%%

## wip/indigo
// main
module main #(
    parameter MAIN_DIV = 8,      
    parameter SCAN_DIV = 4       
)(
    input wire clk,
    input wire rst,    
    input wire btnC,   
    input wire btnL,   
    input wire btnR,   
    input wire [7:0] num1,   
    input wire [7:0] num2,   
    output wire [6:0] seg,            
    output wire [3:0] an,              
    output wire multiplicationFinished    
);
    wire dividedClock;   
    wire dividedTick;    
    clockDivider #(MAIN_DIV) clockDiv(
        .clk(clk),
        .rst(rst),
        .en(1'b1),
        .clk_out(dividedClock),
        .tick(dividedTick)
    );
    wire [7:0] num1Complement, num2Complement;
    wire [7:0] multiplier, multiplicand;
    wire [7:0] multiplicandShifted;
    wire [15:0] multiplierShifted;
    reg  [15:0] productReg;
    reg signReg;
    wire tempSign;
    wire [19:0] bcdOutput;
    wire [15:0] tempOutput;
    assign num1Complement = ~num1 + 1'b1;
    assign num2Complement = ~num2 + 1'b1;
    assign multiplier = (num1[7] == 1) ? num1Complement : num1;
  ...
Size: about 2000 cells after synthesis, about 130 flip-flops, roughly 0.015 mm2 of cells after synthesis.
Settings: LEC_CHECK=0, CAP_MARGIN=20, CORE_MARGIN=2, CORE_UTILIZATION=58, SLEW_MARGIN=20; clock period 8.97 ns.
run.sh (not shown) runs the stock make flow with config.mk's settings and CLKGATE_MAP_FILE=.
wip/indigo: complete, dirty (setup timing)
Modified inputs, wip/fjord compared to wip/indigo
- CORE_UTILIZATION: 58 -> 66
- CTS_CLUSTER_SIZE: unset -> 97
- CTS_CLUSTER_DIAMETER: unset -> 326
- PLACE_DENSITY: unset -> 0.38
- ABC_AREA: unset -> 1
- the clock period (ns, I/O delays scaled along): 8.97 -> 15.1
==> results <==
- wip/fjord finished every stage and its layout cleared the timing, DRC and antenna checks.
- Per the comparison of wip/fjord with wip/indigo, critical path depth shows an increase of 22; clock distribution power fell by about 44%; Yosys chip area has decreased.
- Routed wire in wip/fjord totals less than in wip/indigo.
- Compared with wip/indigo, wip/fjord shows a sequential share of layout area that is 7.0 points higher.
- Summary — post-synthesis share of cell area spent on full adders, half adders and majority gates, wip/fjord relative to wip/indigo: higher, by 1.5 points.
- For the xor/xnor cell area share of the yosys netlist, wip/fjord came in 4.7 points lower than wip/indigo did.
- Logic share of the area, wip/indigo and wip/fjord, lower one = wip/indigo.
- Of wip/indigo and wip/fjord, the run reporting the lower total power was wip/fjord.
- Global routing usage summed across all routing layers is lower on wip/fjord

%%

_ACTIVITY_: Every entry is to be restated word for word.

_PROBLEM SOLUTION_:
## wip/indigo
// main
module main #(
    parameter MAIN_DIV = 8,      
    parameter SCAN_DIV = 4       
)(
    input wire clk,
    input wire rst,    
    input wire btnC,   
    input wire btnL,   
    input wire btnR,   
    input wire [7:0] num1,   
    input wire [7:0] num2,   
    output wire [6:0] seg,            
    output wire [3:0] an,              
    output wire multiplicationFinished    
);
    wire dividedClock;   
    wire dividedTick;    
    clockDivider #(MAIN_DIV) clockDiv(
        .clk(clk),
        .rst(rst),
        .en(1'b1),
        .clk_out(dividedClock),
        .tick(dividedTick)
    );
    wire [7:0] num1Complement, num2Complement;
    wire [7:0] multiplier, multiplicand;
    wire [7:0] multiplicandShifted;
    wire [15:0] multiplierShifted;
    reg  [15:0] productReg;
    reg signReg;
    wire tempSign;
    wire [19:0] bcdOutput;
    wire [15:0] tempOutput;
    assign num1Complement = ~num1 + 1'b1;
    assign num2Complement = ~num2 + 1'b1;
    assign multiplier = (num1[7] == 1) ? num1Complement : num1;
  ...
Size: about 2000 cells after synthesis, about 130 flip-flops, roughly 0.015 mm2 of cells after synthesis.
Settings: LEC_CHECK=0, CAP_MARGIN=20, CORE_MARGIN=2, CORE_UTILIZATION=58, SLEW_MARGIN=20; clock period 8.97 ns.
run.sh (not shown) runs the stock make flow with config.mk's settings and CLKGATE_MAP_FILE=.
wip/indigo: complete, dirty (setup timing)
Modified inputs, wip/fjord compared to wip/indigo
- CORE_UTILIZATION: 58 -> 66
- CTS_CLUSTER_SIZE: unset -> 97
- CTS_CLUSTER_DIAMETER: unset -> 326
- PLACE_DENSITY: unset -> 0.38
- ABC_AREA: unset -> 1
- the clock period (ns, I/O delays scaled along): 8.97 -> 15.1
==> results <==
- wip/fjord finished every stage and its layout cleared the timing, DRC and antenna checks.
- Per the comparison of wip/fjord with wip/indigo, critical path depth shows an increase of 22; clock distribution power fell by about 44%; Yosys chip area has decreased.
- Routed wire in wip/fjord totals less than in wip/indigo.
- Compared with wip/indigo, wip/fjord shows a sequential share of layout area that is 7.0 points higher.
- Summary — post-synthesis share of cell area spent on full adders, half adders and majority gates, wip/fjord relative to wip/indigo: higher, by 1.5 points.
- For the xor/xnor cell area share of the yosys netlist, wip/fjord came in 4.7 points lower than wip/indigo did.
- Logic share of the area, wip/indigo and wip/fjord, lower one = wip/indigo.
- Of wip/indigo and wip/fjord, the run reporting the lower total power was wip/fjord.
- Global routing usage summed across all routing layers is lower on wip/fjord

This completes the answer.